AUTOEXE.BAT and CONFIG.SYS

i loved batch files. i had a book by somebody richardson that took it to the limits. i actually wrote a windows simulation in DOS 6.2 using batch files. remember the old menu program DA5? i wrote a program to do automatic backups for my librarians that looked and acted just like it. they were used to it. it had error trapping.


That little database program wouldn't happen to be File Express now would it?;)

no, something only for libraries called InMagic. extremely fast, relational, and had in 1983 or 84? fields with unlimited size. revolutionary. green screen, DOS 3.3, and 5 1/4 floppies. even borland had a 255 character limit on its fields then.

i have heard that there is no one person at microsoft who knows everything that windows does.

annie
12-08-2006, 05:30 PM
and a cute thing i just noticed while updating virus stuff. when you update and install the updates for spybot a DOS window pops up for a second. i of course had nothing else open, including IE. my IE has a google toolbar (which i love) which blocks popups. wonder what it does to DOS popups. wonder what it does to spybot installations.

Matt A
12-08-2006, 09:41 PM
Be real careful with those *.* commands, that's for sure.:D (There's quite a few locked files in XP that you can't delete without going into the registry first and unlocking them.) No, you DON'T need to tell me!!!! :rolleyes: I've had to rebuild more than one directory myself.

Autoexec.bat
Config.sys
Command.com

The oldies but goodies.
If you didn't write it yourself, it wasn't there.
When we were the Masters and the machines were the Slaves.
Well, I still am the Master. My machines do what I tell them to do, not the other way around. Nothing automatic. When it's time for them to do something, I let THEM know.

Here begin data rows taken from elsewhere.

===== config.mk =====
export PLATFORM = sky130hd
export DESIGN_NAME = gate_sweep_ctrl
export DESIGN_NICKNAME = d
export VERILOG_FILES = /design/src/rtl/gate_sweep_ctrl.sv
export SDC_FILE = /design/constraint.sdc
export NUM_CORES = 1
export LEC_CHECK = 0
export ABC_AREA = 1
export CORE_MARGIN = 2
export CORE_UTILIZATION = 56
export CTS_BUF_LIST = sky130_fd_sc_hd__clkbuf_4 sky130_fd_sc_hd__clkbuf_8
export DETAILED_ROUTE_END_ITERATION = 16
export PLACE_DENSITY = 0.81
export SLEW_MARGIN = 20
export SYNTH_ARGS = -nofsm -noshare
export SYNTH_HDL_FRONTEND = slang
export SYNTH_SLANG_ARGS = --single-unit

===== constraint.sdc =====
create_clock -name CLK -period 2 [get_ports CLK]
set_clock_uncertainty 0.1 [all_clocks]
set_input_delay 0.6 -clock CLK [delete_from_list [all_inputs] [get_ports CLK]]
set_output_delay 0.6 -clock CLK [all_outputs]
set_load 0.02 [all_outputs]

===== src/rtl/gate_sweep_ctrl.sv =====
// gate_sweep_ctrl: sweeps every input vector of a combinational gate under
// test in binary order, waits a programmable settle time per vector, checks
// the gate output against the expected reduction function, and reports the
// mismatch count, the first failing vector and a pass flag.
//
// state    | meaning
// ---------+---------------------------------------------------------------
// S_IDLE   | waiting for START; results of the last sweep held
// S_SETTLE | VEC applied, counting SETTLE cycles before the check
// S_CHECK  | one cycle; Q compared with FUNC(VEC) at the closing edge
// S_FIN    | one cycle; DONE high, PASS computed from the final ERR_CNT
module gate_sweep_ctrl #(
    parameter int N_IN   = 2,
    parameter int SETTLE = 1,
    parameter int FUNC   = 0
) (
    input  logic            CLK,
    input  logic            RST,
    input  logic            START,
    input  logic            ABORT,
    input  logic            Q,
    output logic [N_IN-1:0] VEC,
    output logic            BUSY,
    output logic            DONE,
    output logic            PASS,
    output logic [N_IN:0]   ERR_CNT,
    output logic [N_IN-1:0] FIRST_FAIL
);

    typedef enum logic [1:0] {
        S_IDLE,
        S_SETTLE,
        S_CHECK,
        S_FIN
    } state_t;

    // With SETTLE=0 the settle phase is skipped and each vector goes
    // straight to its check cycle.
    localparam state_t   VEC_STATE   = (SETTLE == 0) ? S_CHECK : S_SETTLE;
    localparam logic [3:0] SETTLE_LAST = 4'(SETTLE - 1);

    state_t     state;
    logic [3:0] settle_cnt;
    logic       fail_flag;
    logic       expected_q;
    logic       mismatch;
    logic       last_vec;

    // Expected gate output for the vector currently applied.
    always_comb begin
        expected_q = &VEC;
        if (FUNC == 1) begin
            expected_q = |VEC;
        end else if (FUNC == 2) begin
            expected_q = ^VEC;
        end else if (FUNC == 3) begin
            expected_q = ~&VEC;
        end
        mismatch = (Q != expected_q);
        last_vec = &VEC;
    end

    // Sweep sequencer with registered outputs.
    always_ff @(posedge CLK) begin
        if (RST) begin
            state      <= S_IDLE;
            settle_cnt <= '0;
            fail_flag  <= 1'b0;
            VEC        <= '0;
            BUSY       <= 1'b0;
            DONE       <= 1'b0;
            PASS       <= 1'b0;
            ERR_CNT    <= '0;
            FIRST_FAIL <= '0;
        end else begin
            DONE <= 1'b0;
            case (state)
                S_IDLE: begin
                    if (START) begin
                        state      <= VEC_STATE;
                        VEC        <= '0;
                        ERR_CNT    <= '0;
                        FIRST_FAIL <= '0;
                        PASS       <= 1'b0;
                        fail_flag  <= 1'b0;
                        settle_cnt <= '0;
                        BUSY       <= 1'b1;
                    end
                end
                S_SETTLE: begin
                    if (ABORT) begin
                        state <= S_IDLE;
                        BUSY  <= 1'b0;
                        VEC   <= '0;
                        PASS  <= 1'b0;
                    end else begin
                        settle_cnt <= settle_cnt + 4'd1;
                        if (settle_cnt == SETTLE_LAST) begin
                            state <= S_CHECK;
                        end
                    end
                end
                S_CHECK: begin
                    // An abort discards this cycle's comparison entirely.
                    if (ABORT) begin
                        state <= S_IDLE;
                        BUSY  <= 1'b0;
                        VEC   <= '0;
                        PASS  <= 1'b0;
                    end else begin
                        if (mismatch) begin
                            ERR_CNT <= ERR_CNT + 1'b1;
                            if (!fail_flag) begin
                                FIRST_FAIL <= VEC;
                                fail_flag  <= 1'b1;
                            end
                        end
                        if (last_vec) begin
                            state <= S_FIN;
                            BUSY  <= 1'b0;
                            VEC   <= '0;
                            DONE  <= 1'b1;
                        end else begin
                            VEC        <= VEC + 1'b1;
                            settle_cnt <= '0;
                            state      <= VEC_STATE;
                        end
                    end
                end
                S_FIN: begin
                    PASS  <= (ERR_CNT == '0);
                    state <= S_IDLE;
                end
                default: state <= S_IDLE;
            endcase
        end
    end

endmodule


=== Word-level counts from Yosys, hierarchy flattened ===
Cells that the tools add are included.

* Add/subtract/negate cells: 3
* Equal/unequal tests: 14
* Muxes and demuxes: 35
* Bitwise operators: 1
* Reduce and logical (&&, ||, !) cells: 15

{| class="wikitable"
|+ Operator list
! operator !! count
|-
| $mux W2 || 12
|-
| $mux W4 || 4
|-
| $ne A2 B2 Y1 const B || 7
|-
| $pmux W4 S3 || 1
|-
| $reduce_and A5 Y1 || 2
|-
| $mux W3 || 3
|-
| $mux W1 || 8
|-
| $pmux W2 S4 || 1
|-
| $reduce_and A4 Y1 || 2
|-
| $ne A3 B3 Y1 const B || 2
|-
| $pmux W1 S3 || 2
|-
| $pmux W2 S3 || 1
|-
| $pmux W3 S2 || 1
|-
| $reduce_and A2 Y1 || 3
|-
| $add A4 B1 Y4 const B || 1
|-
| $eq A2 B2 Y1 const B || 2
|-
| $logic_not A4 Y1 || 1
|-
| $pmux W2 S2 || 1
|-
| $add A3 B1 Y3 const B || 1
|-
| $logic_not A3 Y1 || 1
|-
| $reduce_and A3 Y1 || 1
|-
| $reduce_bool A3 Y1 || 1
|-
| $reduce_or A3 Y1 || 1
|-
| $add A2 B1 Y2 const B || 1
|-
| 8 further kinds || 8
|}

* Register bits after elaboration: 17
* Bits of input ports: 5
* Output and inout port bits: 10
* Logic and storage cells: 77

=== Longest topological paths before layout ===
Gate-level depths: netlist (run 1).

* Depth in word-level cells: 5
* Gate-level depth with buffers: 10
* Depth with buffers taken out: 10

=== Worst setup path before layout (run 1) ===
OpenSTA, ideal clock, no wires.

* Path kind: flip-flop to flip-flop
* From: register state[0]
* To: register settle_cnt[1]
* Setup time: 0.116 ns
* Data arrival time: 1.328 ns
* Data required time: 1.784 ns
* Slack: 0.456 ns
* Cell stages (with the launch flop): 8
* Path buffers: 1
* Period minus slack after synthesis: 1.544 ns
* Cell sequence: dfxtp_1 inv_1 ha_1 buf_6 a21oi_1 nand3_4 o21ai_2 nor2_1

* Cells in the longest elaborated chain, start to end: 3
* Elaborated cells on any way between the ends: 10
* Classes of those cells: eq/ne (6); mux (1); reduce/logical (3)

{| class="wikitable"
|+ RTL lines
! what !! RTL line !! RTL
|-
| start: declaration || 42 || <nowiki>state_t state;</nowiki>
|-
| start signal: assignment || 66 || <nowiki>state <= S_IDLE;</nowiki>
|-
| start signal: assignment || 80 || <nowiki>state <= VEC_STATE;</nowiki>
|-
| start signal: assignment || 92 || <nowiki>state <= S_IDLE;</nowiki>
|-
| $eq A2 B2 Y1, or another cell as far along || 77 || <nowiki>case (state)</nowiki>
|-
| $ne A2 B2 Y1 (no source line) or $reduce_bool A3 Y1 (tied branches) || -- ||
|-
| $reduce_and A5 Y1 (no source line) || -- ||
|-
| end signal: assignment || 97 || <nowiki>settle_cnt <= settle_cnt + 4'd1;</nowiki>
|-
| end: declaration || 43 || <nowiki>logic [3:0] settle_cnt;</nowiki>
|}

Parallel ways exist; a longest one is shown, timed or not.
A chain may end at the register's enable or synchronous reset.

=== Worst setup path after layout (run 1) ===
* From: register ERR_CNT[0]
* To: output ERR_CNT[0]

{| class="wikitable"
|+ RTL lines
! what !! RTL line !! RTL
|-
| start: declaration || 26 || <nowiki>output logic [N_IN:0] ERR_CNT,</nowiki>
|-
| start signal: assignment || 112 || <nowiki>ERR_CNT <= ERR_CNT + 1'b1;</nowiki>
|}

No word-level cell between the ends.

==> impl_metrics.csv, run 1 <==
group,metric,value,unit
yosys,ys_warn_count,0,
power_and_ir_drop,p_leak,0.6471,nW
timing,hold_viol_final,0,
cts,path_clk_slew,0.10,ns
floorplan,ios,15,
setup_path,worstPathMaxFanout,3,
setup_path,crit_buf_inv,1,
detailed_routing,drtPass1Iterations,4,
outcome,outcome,"finished clean",
setup_path,path_cells,"clkdlybuf4s50_1",
power_and_ir_drop,switching_power,0.4254,mW
cts,cts_root_buf,"clkbuf_4",
detailed_routing,via_count,1048,
global_route,gr-total-overflow,0,
power_and_ir_drop,clkPwrFrac,0.187,
timing,drv_slew,0,
setup_path,cp-end-kind,"output port",
power_and_ir_drop,combPwrFrac,0.439,
setup_path,cp_slowest_stage_delay,0.62,ns
setup_path,cp_data_required_time,1.30,ns
floorplan,core_area,1783,um^2
yosys,ys_seq_elements,17,
yosys,yosysTopAreaCellShare,0.3137,
timing,finalCritPeriodShare,0.9859,
finish,final.fill_count,155,
cts,hold_buffers,0,
finish,layout.cells.non_filler,200,
global_route,grt_pass1_wl,3.588,mm
yosys,yosysTopAreaCell,"dfxtp_1",
cts,htreeDepth,1,
floorplan,dieArea,2305,um^2
floorplan,rows,15,
placement,io_buffers,14,
timing,setup_viol,0,
cts,worstSkewPairLatency,0.30,ns
power_and_ir_drop,seqPwrFrac,0.374,
detailed_routing,post_drt_wl_per_cell,11.64,um
power_and_ir_drop,peakVddDrop,0.5636,mV
power_and_ir_drop,power_density,825.0,nW/um^2
cts,clkSinkCount,17,
global_route,grt_pass1_vias,915,
yosys,syn_area,1085,um^2
finish,diodes,0,
detailed_routing,finalWirelength,2.327,mm
finish,final_common_cell,"nand2_1",
setup_path,worst_ep_arrival_time,1.27,ns
timing,worst_pin_slew,0.4211,ns
timing,rsz0062_at_grt,"no",
global_route,track_usage,0.2257,
detailed_routing,drcViolationCount,0,
global_route,antenna_found_initial,0,
global_route,grt_max_degree,13,
timing,relSlewSlack,0.7193,
yosys,netlist_instances,154,
cts,clk_path_buf_depth,2,
yosys,yosysUniqueCellTypes,25,
floorplan,die_w,48.01,um
power_and_ir_drop,switching_share,0.3944,
detailed_routing,avgViaCountPerCell,5.240,
finish,multi_input_area,646.9,um^2
timing,setup_tns,0,ns
yosys,synthFlopType,"dfxtp_1",
finish,seq_area,340.3,um^2
yosys,synth_nets,170,
finish,final_nets,192,
finish,layout_common_cells,"nand2_1 (43), inv_1 (21), dfxtp_1 (17)",
finish,syn_to_final_growth,20.53,%
yosys,synth_edf_count,0,
cts,cts_buffers,3,
setup_path,critical_path.top_delay_family,"buffers and inverters",
setup_path,start_kind,"register",
power_and_ir_drop,intPower,0.6533,mW
job,maxCapViolations,0,
placement,routabilityCongestion,0.8931,
setup_path,critPathSlowestCell,"clkdlybuf4s50_1",
setup_path,crit_type,"reg -> out",
yosys,async_reset_ff_frac,0,
yosys,ys_seq_area_frac,0.3137,
floorplan,start_util,0.6084,
timing,fmax,507.1,MHz
finish,design_area,1308,um^2
worst_hold_path,hold_class,"reg -> reg",
detailed_routing,ant_nets,0,
yosys,synthTopCellsByArea,"dfxtp_1 (31%), nand2_1 (15%), ha_1 (13%)",
placement,dpl.cell_count,196,
cts,cts_tree,"yes",
placement,dp.final_hpwl,1.880,mm
floorplan,fp.dieH,48.01,um
finish,layout-drive-gt1-share,0.1257,
placement,placed_cell_area,1279,um^2
detailed_routing,drtIter0Drc,22,
yosys,avgSynthCellArea,7.044,um^2
timing,period_minus_slack,1.972,ns
-- cells by family after synthesis --
family	count (synthesis)	synth area share
compound gates	17	0.08305
xor+xnor	1	0.008075
fa+ha+maj	11	0.1269
buf+inv	24	0.08996
flops	17	0.3137
simple gates	84	0.3783
-- per-layer routing --
metal  GRT usage  vias up  wire (um)
li1            -      530          -
met1      0.2443      482       1008
met2      0.4160       31       1181
met3     0.03019        5         97
met4      0.1243        0         40
met5           0        -          0
-- worst min-delay path: stages (launching register included) --
cell and delay, ns:
dfxtp_1 0.32, nand2_1 0.07, a21oi_1 0.06
-- stage by stage --
step / power [mW] / setup slack [ns] / hold WS (ns) / util
3_5_place_dp: 0.8811 / -0.05986 / 0.3686 / 0.7172
4_1_cts: 1.081 / 0.006525 / 0.3835 / 0.7319
3_3_place_gp: 0.8648 / 0.006849 / 0.3492 / 0.7172
5_1_grt: 1.149 / 0.004322 / 0.3949 / 0.7333
2_1_floorplan: 0.7420 / 0.4560 / 0.3407 / -
6_report: 1.079 / 0.02810 / 0.3856 / 0.7333
-- registers in the layout (all words and copies together), names as in the netlist --
register    count
settle_cnt      4
ERR_CNT         3
FIRST_FAIL      2
VEC             2
state           2
BUSY            1
DONE            1
PASS            1
fail_flag       1
-- final timing paths --
| check | from | to | slack, ns | depth (start not counted) |
|---|---|---|---|---|
| worst min register to register | FIRST_FAIL[1] | FIRST_FAIL[1] | 0.39 | 2 |
| worst min-delay path | FIRST_FAIL[1] | FIRST_FAIL[1] | 0.39 | 2 |
| worst max-delay path | ERR_CNT[0] | ERR_CNT[0] | 0.03 | 1 |
| worst max register to register | state[0] | ERR_CNT[0] | 0.24 | 8 |
-- final cells by class --
cell class	count	area share
timing repair buffer	19	0.1349
multi-input combinational	113	0.4947
sequential	17	0.2603
tap	25	0.02392
clock buffer	4	0.02297
inverter	22	0.06316
-- synthesized netlist by cell type, types with 2 or more instances --
cell / number
ha_1: 11
nand2_2: 2
nand3_1: 7
nor2_2: 4
o21ai_0: 2
nand2_1: 43
a21oi_1: 12
nand4_1: 5
nor3_1: 3
dfxtp_1: 17
inv_1: 21
nor2_1: 14
-- timing repair --
item,CTS,global route
resized for setup,3,1
buffers inserted,0,0
pin swaps,0,0
setup endpoints to repair,3,1
-- power by group through the flow --
stage | clock network, mW | logic [mW] | registers [mW]
2_1_floorplan | 0 | 0.312 | 0.430
3_3_place_gp | 0 | 0.454 | 0.410
3_5_place_dp | 0 | 0.470 | 0.411
4_1_cts | 0.206 | 0.472 | 0.403
5_1_grt | 0.213 | 0.527 | 0.409
6_report | 0.202 | 0.474 | 0.403
No activity file was read; power rests on OpenSTA's default activity.
==> run 2, diff against run 1 <==
Settings changed: CORE_UTILIZATION 56 to 42, PLACE_DENSITY 0.81 to not set, SKIP_LAST_GASP set to 1.
==> run 2 against run 1 <==
  * Sequential share of layout area fell by 0.51 points
  * Design area rose by 2.0%
  * Routed wire length rose by 2.7%
  * Die area rose by 30%
  * Power fell by 0.68%
  * Worst hold slack got worse by 0.018 ns
  * Fmax rose by 1.7%
  * Clock power fell by 3%
  * Clock-buffer cell count fell by 1
  * Utilization fell by 19 points
  * Critical endpoint is now FIRST_FAIL[1]
  * Largest power group unchanged
  * Highest routed layer unchanged
==> impl_metrics.csv, run 2 (synthesized netlist as in run 1, its figures left out) <==
group,metric,value,unit
finish,post-route-util,0.5433,
worst_hold_path,hold_class,"reg -> reg",
placement,io_buffers,14,
setup_path,crit_buf_inv,1,
setup_path,crit_type,"reg -> out",
detailed_routing,finalWirelength,2.389,mm
floorplan,fp.dieH,54.82,um
placement,dp.final_hpwl,1.895,mm
detailed_routing,via_count,1008,
finish,layout_common_cells,"nand2_1 (43), inv_1 (21), dfxtp_1 (17)",
detailed_routing,dr_wl_met2,1.156,mm
setup_path,start_kind,"register",
floorplan,core_area,2455,um^2
finish,final_nets,195,
setup_path,reg2reg_setup_slack,0.24,ns
cts,cts_setup_buffers,0,
timing,worst_pin_slew,0.4295,ns
finish,design_area,1334,um^2
setup_path,path_cells,"clkdlybuf4s50_1",
placement,routabilityCongestion,0.8375,
detailed_routing,post_drt_wl_per_cell,11.49,um
floorplan,die_w,54.82,um
finish,largest_register_ffs,4,
detailed_routing,top_layer_used,"met4",
power_and_ir_drop,power_density,803.2,nW/um^2
power_and_ir_drop,peakVddDrop,0.5125,mV
timing,hold_viol_final,0,
cts,path_clk_slew,0.10,ns
timing,drv_slew,0,
setup_path,cp_data_required_time,1.30,ns
setup_path,cp-end-kind,"output port",
global_route,grt_max_degree,13,
global_route,antenna_found_initial,0,
timing,period_minus_slack,1.939,ns
detailed_routing,drcViolationCount,0,
global_route,gr-total-overflow,0,
cts,cts_tree,"yes",
detailed_routing,ant_nets,0,
timing,rsz0062_at_grt,"no",
finish,top_regs,"settle_cnt (4), ERR_CNT (3)",
cts,cts_root_buf,"clkbuf_4",
setup_path,critPathSlowestCell,"clkdlybuf4s50_1",
setup_path,cp_slowest_stage_delay,0.60,ns
global_route,track_usage,0.1907,
floorplan,dieArea,3005,um^2
global_route,grt_pass1_wl,3.974,mm
cts,worstSkewPairLatency,0.30,ns
timing,relSlewSlack,0.7137,
finish,syn_to_final_growth,22.95,%
cts,clk_path_buf_depth,2,
setup_path,worstPathMaxFanout,2,
finish,final_common_cell,"nand2_1",
global_route,grt_pass1_vias,930,
floorplan,ios,15,
detailed_routing,wl_met1,1.122,mm
floorplan,rows,18,
cts,clkSinkCount,17,
timing,finalCritPeriodShare,0.9695,
floorplan,start_util,0.4419,
detailed_routing,drtIter0Drc,12,
finish,diodes,0,
power_and_ir_drop,p_leak,0.6809,nW
setup_path,critical_path.top_delay_family,"buffers and inverters",
detailed_routing,wl_met3,65,um
finish,layout-drive-gt1-share,0.1404,
finish,regMostFlops,"settle_cnt",
cts,cts_buffers,3,
cts,htreeDepth,1,
outcome,outcome,"finished clean",
job,maxCapViolations,0,
timing,fmax,515.7,MHz
detailed_routing,avgViaCountPerCell,4.846,
setup_path,worst_ep_arrival_time,1.24,ns
timing,setup_viol,0,
placement,placed_cell_area,1308,um^2
detailed_routing,drtPass1Iterations,4,
-- run 2: cell count changes in the layout (fill, tap and decap cells not counted) --
cell	before	now
clkinv_2	0	1
dlygate4sd2_1	3	5
clkbuf_4	4	3
dlymetal6s2s_1	1	2
buf_4	5	8
clkdlybuf4s50_1	10	7
-- run 2: metal layers --
| metal | global-route usage | up-vias |
|---|---|---|
| li1 | - | 536 |
| met1 | 0.2152 | 454 |
| met2 | 0.3433 | 13 |
| met3 | 0.03279 | 5 |
| met4 | 0.08750 | 0 |
| met5 | 0 | - |
-- run 2: final cells by class --
cell class,count,area [um^2]
multi-input combinational,113,646.9
inverter,22,82.58
timing repair buffer,22,198.9
clock inverter,1,5.005
clock buffer,3,22.52
tap,30,37.54
fill,248,1121
sequential,17,340.3
-- run 2: power by group --
part | internal [mW] | switching, mW
logic | 0.189 | 0.284
clock network | 0.0748 | 0.121
registers | 0.376 | 0.0269
-- run 2: final timing paths --
kind / from / to / depth (start not counted)
setup / recovery: FIRST_FAIL[1] / FIRST_FAIL[1] / 1
setup reg to reg: state[0] / settle_cnt[1] / 8
hold reg to reg: FIRST_FAIL[1] / FIRST_FAIL[1] / 2
hold / removal: FIRST_FAIL[1] / FIRST_FAIL[1] / 2
-- run 2: timing repair --
item,CTS,global route
resized for setup,5,2
setup endpoints to repair,5,2
hold buffers,0,0
-- run 2: stage by stage --
stage	hold WS (ns)	setup WS, ns	power (mW)	setup TNS (ns)	cells
after detailed placement	0.3560	-0.06399	0.8887	-0.2688	204
after CTS	0.3726	0.008650	1.092	0	208
after floorplan	0.3407	0.4560	0.7420	0	154
after global routing	0.3883	0.005964	1.161	0	208
final	0.3674	0.06091	1.071	0	208
after global placement	0.3507	-0.01492	0.8823	-0.03412	204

I still use DOS based File Express as a database program. I got it in 1989, the year it was written. It's just so small and simple to use I never got around to upgrading. It came off of a dial-in bulletin-board, of all things. 18 years later it still serves it's purpose and like you say, definately hacker-proof!:p

How many people do you think could survive if the world had to go back to DOS, Annie?? ;) I know of at least 2................


Edited to add:
I know of at least 3.............
My wife was better at DOS than I was.